As we see, there are pathways that not include synthesis of Test, like the Progesterone-backdoor and via 5a-Androstanedione.
That might be the reason that Test does not lower that much in aging. It's probably better regarded as a dual-substrate for Dht and estrogens, leaning more towards the Est side.

@haidut
thanks for the explainations, it gained me another perspective to the mechanisms of hairloss. High 4-delta in place of more "beneficial" Androgens I've also long suspected to be involved in many pathological conditions for some time now.
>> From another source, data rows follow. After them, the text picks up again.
--- config.mk ---
export PLATFORM = sky130hd
export DESIGN_NAME = source_tokenizer
export DESIGN_NICKNAME = d
export VERILOG_FILES = /design/src/rtl/srctok_pkg.sv /design/src/rtl/source_tokenizer.sv
export SDC_FILE = /design/constraint.sdc
export NUM_CORES = 1
export LEC_CHECK = 0
export ABC_AREA = 1
export BUFFER_PORTS_ARGS = -buffer_cell sky130_fd_sc_hd__buf_2
export CORE_MARGIN = 4
export CORE_UTILIZATION = 67
export DETAILED_ROUTE_END_ITERATION = 7
export PLACE_DENSITY_LB_ADDON = 0.3
export SLEW_MARGIN = 10
export SYNTH_ARGS = -nofsm -noshare
export SYNTH_HDL_FRONTEND = slang
export SYNTH_SLANG_ARGS = --single-unit
export TNS_END_PERCENT = 50
--- constraint.sdc ---
create_clock -name aclk -period 8.4 [get_ports aclk]
set_input_delay 1.68 -clock aclk [delete_from_list [all_inputs] [get_ports aclk]]
set_output_delay 1.68 -clock aclk [all_outputs]
set_load 0.1 [all_outputs]
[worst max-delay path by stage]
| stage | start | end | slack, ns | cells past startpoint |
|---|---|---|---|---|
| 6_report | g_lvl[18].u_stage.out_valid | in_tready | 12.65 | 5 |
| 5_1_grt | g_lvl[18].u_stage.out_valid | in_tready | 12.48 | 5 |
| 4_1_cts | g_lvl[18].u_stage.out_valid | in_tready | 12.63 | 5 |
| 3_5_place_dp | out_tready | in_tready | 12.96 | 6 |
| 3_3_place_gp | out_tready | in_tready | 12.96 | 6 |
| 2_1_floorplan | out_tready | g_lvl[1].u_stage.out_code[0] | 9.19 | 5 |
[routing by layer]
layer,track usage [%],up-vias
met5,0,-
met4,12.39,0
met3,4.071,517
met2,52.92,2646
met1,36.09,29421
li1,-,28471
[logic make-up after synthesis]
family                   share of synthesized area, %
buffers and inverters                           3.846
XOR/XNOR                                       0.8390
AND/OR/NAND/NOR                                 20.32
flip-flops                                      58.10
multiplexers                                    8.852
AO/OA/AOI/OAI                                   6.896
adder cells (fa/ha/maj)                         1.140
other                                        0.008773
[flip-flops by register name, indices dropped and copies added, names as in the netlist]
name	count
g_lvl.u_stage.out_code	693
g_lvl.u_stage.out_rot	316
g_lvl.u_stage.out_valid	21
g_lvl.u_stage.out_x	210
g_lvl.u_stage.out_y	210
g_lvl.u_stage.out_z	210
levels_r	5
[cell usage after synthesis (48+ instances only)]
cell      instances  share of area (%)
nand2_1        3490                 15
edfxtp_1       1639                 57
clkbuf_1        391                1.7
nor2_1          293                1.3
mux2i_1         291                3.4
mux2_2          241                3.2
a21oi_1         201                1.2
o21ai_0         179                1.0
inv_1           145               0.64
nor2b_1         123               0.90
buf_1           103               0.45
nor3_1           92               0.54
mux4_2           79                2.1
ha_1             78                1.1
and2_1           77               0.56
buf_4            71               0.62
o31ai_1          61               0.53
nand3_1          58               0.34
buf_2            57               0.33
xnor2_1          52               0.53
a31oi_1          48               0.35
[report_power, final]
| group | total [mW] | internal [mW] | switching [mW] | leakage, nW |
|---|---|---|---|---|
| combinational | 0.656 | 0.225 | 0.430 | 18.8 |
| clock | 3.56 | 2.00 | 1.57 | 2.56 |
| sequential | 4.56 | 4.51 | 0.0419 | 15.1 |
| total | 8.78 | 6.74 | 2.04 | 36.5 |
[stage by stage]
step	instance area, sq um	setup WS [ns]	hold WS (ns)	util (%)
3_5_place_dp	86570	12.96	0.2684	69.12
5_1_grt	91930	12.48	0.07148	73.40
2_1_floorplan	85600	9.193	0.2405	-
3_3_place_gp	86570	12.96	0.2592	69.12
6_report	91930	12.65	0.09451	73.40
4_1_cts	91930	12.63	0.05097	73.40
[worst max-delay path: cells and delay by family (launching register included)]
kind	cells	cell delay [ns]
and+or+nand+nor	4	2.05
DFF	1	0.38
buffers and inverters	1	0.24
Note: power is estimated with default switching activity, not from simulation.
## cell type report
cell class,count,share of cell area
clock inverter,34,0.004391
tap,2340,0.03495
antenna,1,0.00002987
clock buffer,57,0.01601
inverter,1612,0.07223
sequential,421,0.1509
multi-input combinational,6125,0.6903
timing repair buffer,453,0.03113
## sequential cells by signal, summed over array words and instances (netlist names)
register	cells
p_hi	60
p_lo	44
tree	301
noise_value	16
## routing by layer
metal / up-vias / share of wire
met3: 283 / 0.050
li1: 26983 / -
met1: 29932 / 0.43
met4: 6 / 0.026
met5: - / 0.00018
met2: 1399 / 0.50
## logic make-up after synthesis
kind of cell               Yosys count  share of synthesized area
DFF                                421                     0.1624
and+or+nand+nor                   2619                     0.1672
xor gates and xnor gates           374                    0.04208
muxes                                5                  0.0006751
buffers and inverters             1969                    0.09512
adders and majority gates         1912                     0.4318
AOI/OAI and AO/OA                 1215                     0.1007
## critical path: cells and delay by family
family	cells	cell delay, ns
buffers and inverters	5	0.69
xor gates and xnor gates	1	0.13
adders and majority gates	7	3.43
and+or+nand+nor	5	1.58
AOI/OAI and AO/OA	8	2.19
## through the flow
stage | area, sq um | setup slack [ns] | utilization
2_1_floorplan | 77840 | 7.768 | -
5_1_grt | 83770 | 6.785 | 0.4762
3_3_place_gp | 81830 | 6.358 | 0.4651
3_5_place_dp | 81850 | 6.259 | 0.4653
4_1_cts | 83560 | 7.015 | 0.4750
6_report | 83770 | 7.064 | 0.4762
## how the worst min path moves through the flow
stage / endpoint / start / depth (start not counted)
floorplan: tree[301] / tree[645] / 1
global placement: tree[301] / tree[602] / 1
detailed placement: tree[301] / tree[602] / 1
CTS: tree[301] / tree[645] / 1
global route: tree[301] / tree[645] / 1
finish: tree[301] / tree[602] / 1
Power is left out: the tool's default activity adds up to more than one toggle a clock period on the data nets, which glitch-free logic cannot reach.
==> config.mk <==
export PLATFORM = sky130hd
export DESIGN_NAME = gnf_setup
export DESIGN_NICKNAME = d
export VERILOG_FILES = /design/src/rtl/gnf_pkg.sv /design/src/rtl/gnf_setup.sv
export SDC_FILE = /design/constraint.sdc
export NUM_CORES = 2
export LEC_CHECK = 0
export BUFFER_PORTS_ARGS = -buffer_cell sky130_fd_sc_hd__buf_2
export CORE_MARGIN = 5
export CORE_UTILIZATION = 40
export CTS_CLUSTER_SIZE = 14
export DETAILED_ROUTE_END_ITERATION = 6
export PLACE_DENSITY_LB_ADDON = 0.2
export SETUP_SLACK_MARGIN = 0.5
export SKIP_LAST_GASP = 1
export SLEW_MARGIN = 30
export SYNTH_ARGS = -nofsm -noshare
export SYNTH_HDL_FRONTEND = slang
export SYNTH_SLANG_ARGS = --single-unit
==> constraint.sdc <==
create_clock -name clk -period 10.88 [get_ports clk]
set_input_delay 1.088 -clock clk [delete_from_list [all_inputs] [get_ports clk]]
set_output_delay 1.088 -clock clk [all_outputs]
set_load 0.01 [all_outputs]
--- src/sv/pgir_pkg.sv ---
package pgir_pkg;

   localparam int BYTE_W    = 8;
   localparam int GAP_W     = 8;
   localparam int BITIDX_W  = 4;
   localparam int CSR_IDX_W = 2;
   localparam int CSR_W     = 8;

   // opcodes of an input item
   localparam logic OP_TICK = 1'b0;
   localparam logic OP_READ = 1'b1;

   // configuration register indexes
   localparam logic [CSR_IDX_W-1:0] REG_SYNC_GAP_MIN = 2'd0;
   localparam logic [CSR_IDX_W-1:0] REG_ONE_GAP_MIN  = 2'd1;

   localparam logic [CSR_W-1:0] SYNC_GAP_RESET = 8'd8;
   localparam logic [CSR_W-1:0] ONE_GAP_RESET  = 8'd5;

   localparam logic [GAP_W-1:0]    GAP_MAX   = 8'hFF;
   localparam logic [BITIDX_W-1:0] BYTE_BITS = 4'd8;

   typedef struct packed {
      logic [GAP_W-1:0]    gap_count;
      logic [BITIDX_W-1:0] bit_index;
      logic [BYTE_W-1:0]   shift_byte;
      logic                resync_wait;
      logic [BYTE_W-1:0]   last_byte;
   } chan_state_type;

   typedef struct packed {
      logic              valid;
      logic [BYTE_W-1:0] data;
   } push_type;

   typedef struct packed {
      logic       en;
      logic [2:0] chan;
   } pop_req_type;

endpackage

--- src/sv/pgir_chan_unit.sv ---
module pgir_chan_unit
   import pgir_pkg::*;
#(
   parameter int CHANNELS = 6,
   parameter int CH_W     = 3
) (
   input  logic               clock,
   input  logic               reset,
   input  logic               rd_en,
   input  logic [CH_W-1:0]    rd_idx,
   input  logic               proc_vld,
   input  logic [CH_W-1:0]    proc_idx,
   input  logic               pulse,
   input  logic               resync,
   input  logic [CSR_W-1:0]   sync_min,
   input  logic [CSR_W-1:0]   one_min,
   output push_type           push
);

   chan_state_type            mem_ff [CHANNELS];
   logic [CHANNELS-1:0]       vld_ff;
   chan_state_type            rd_data_ff;
   logic                      rd_vld_ff;
   chan_state_type            cur;
   chan_state_type            nxt;

   // entries never written read as the reset state
   assign cur = rd_vld_ff ? rd_data_ff : '0;

   always_comb begin
      nxt = cur;
      push.valid = 1'b0;
      push.data  = cur.shift_byte;
      nxt.resync_wait = cur.resync_wait | resync;
      if (!pulse) begin
         if (cur.gap_count != GAP_MAX) begin
            nxt.gap_count = cur.gap_count + 1'b1;
         end
      end else begin
         if (cur.gap_count >= sync_min) begin
            nxt.bit_index   = '0;
            nxt.shift_byte  = '0;
            nxt.resync_wait = 1'b0;
         end else if (cur.gap_count >= one_min) begin
            if (cur.bit_index < BYTE_BITS) begin
               nxt.shift_byte = cur.shift_byte | (BYTE_W'(1) << cur.bit_index[2:0]);
            end
            nxt.bit_index = cur.bit_index + 1'b1;
         end else if (cur.gap_count != '0) begin
            nxt.bit_index = cur.bit_index + 1'b1;
         end
         nxt.gap_count = '0;
         // byte complete: store it unless it repeats the last one or a resync is pending
         if (nxt.bit_index == BYTE_BITS && !nxt.resync_wait) begin
            nxt.bit_index = '0;
            if (nxt.shift_byte != cur.last_byte) begin
               push.valid    = 1'b1;
               nxt.last_byte = nxt.shift_byte;
            end
         end
      end
      push.data = nxt.shift_byte;
      if (!proc_vld) begin
         push.valid = 1'b0;
      end
   end

   always_ff @(posedge clock) begin
      if (rd_en) begin
         rd_data_ff <= mem_ff[rd_idx];
         rd_vld_ff  <= vld_ff[rd_idx];
      end
      if (proc_vld) begin
         mem_ff[proc_idx] <= nxt;
      end
   end

   always_ff @(posedge clock) begin
      if (reset) begin
         vld_ff <= '0;
      end else if (proc_vld) begin
         vld_ff[proc_idx] <= 1'b1;
      end
   end

endmodule

--- src/sv/pgir_ring_unit.sv ---
module pgir_ring_unit
   import pgir_pkg::*;
#(
   parameter int CHANNELS   = 6,
   parameter int RING_DEPTH = 16,
   parameter int CH_W       = 3,
   parameter int PTR_W      = 4
) (
   input  logic                clock,
   input  logic                reset,
   input  push_type            push,
   input  logic [CH_W-1:0]     push_idx,
   input  pop_req_type         pop,
   output logic                pop_hit,
   output logic [BYTE_W-1:0]   pop_data,
   output logic [CHANNELS-1:0] ready_mask
);

   localparam int ADDR_W = $clog2(CHANNELS * RING_DEPTH);

   logic [BYTE_W-1:0]  ring_mem [CHANNELS * RING_DEPTH];
   logic [PTR_W-1:0]   head_ff [CHANNELS];
   logic [PTR_W-1:0]   tail_ff [CHANNELS];
   logic [BYTE_W-1:0]  pop_data_ff;
   logic [CH_W-1:0]    pop_idx;
   logic [PTR_W-1:0]   head_sel;
   logic [PTR_W-1:0]   tail_sel;
   logic [ADDR_W-1:0]  wr_addr;
   logic [ADDR_W-1:0]  rd_addr;

   function automatic logic [PTR_W-1:0] ptr_next(input logic [PTR_W-1:0] p);
      return (p == PTR_W'(RING_DEPTH - 1)) ? '0 : p + 1'b1;
   endfunction

   assign pop_idx  = pop.chan[CH_W-1:0];
   assign head_sel = head_ff[push_idx];
   assign tail_sel = tail_ff[pop_idx];
   assign wr_addr  = ADDR_W'(int'(push_idx) * RING_DEPTH + int'(head_sel));
   assign rd_addr  = ADDR_W'(int'(pop_idx) * RING_DEPTH + int'(tail_sel));
   assign pop_hit  = ({1'b0, pop.chan} < 4'(CHANNELS)) && (head_ff[pop_idx] != tail_sel);
   assign pop_data = pop_data_ff;

   always_comb begin
      for (int c = 0; c < CHANNELS; c++) begin
         ready_mask[c] = head_ff[c] != tail_ff[c];
      end
   end

   always_ff @(posedge clock) begin
      if (push.valid) begin
         ring_mem[wr_addr] <= push.data;
      end
      if (pop.en && pop_hit) begin
         pop_data_ff <= ring_mem[rd_addr];
      end
   end

   always_ff @(posedge clock) begin
      if (reset) begin
         for (int c = 0; c < CHANNELS; c++) begin
            head_ff[c] <= '0;
            tail_ff[c] <= '0;
         end
      end else begin
         // overflow wraps head onto tail: the ring then reads as empty
         if (push.valid) begin
            head_ff[push_idx] <= ptr_next(head_sel);
         end
         if (pop.en && pop_hit) begin
            tail_ff[pop_idx] <= ptr_next(tail_sel);
         end
      end
   end

endmodule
On another note, as I've outlined in the threa "ß-Ionone as a DHT-analouge", brave souls with bald heads could try out ß-Ionone topically and see what the effects are.
It binds to the same olfactory receptor as DHT in both prostate cells and in melatocytes and some other skin cells and, more importantly, indues the same actions as DHT.
If an olfactory receptor would also be expressed in tissues in the scalp, it might prove beneficial. But I'm not aware scalp-tissue has been researched for those class of receptors yet. If there are some, then hairloss might involve quite some different mechanisms mediated by androgens/DHT than just AR-related stuff. Think about it, ß-Ionone, dirt cheap, might have numerous health-applications and can't be patented - so research into it might stall before it even begins.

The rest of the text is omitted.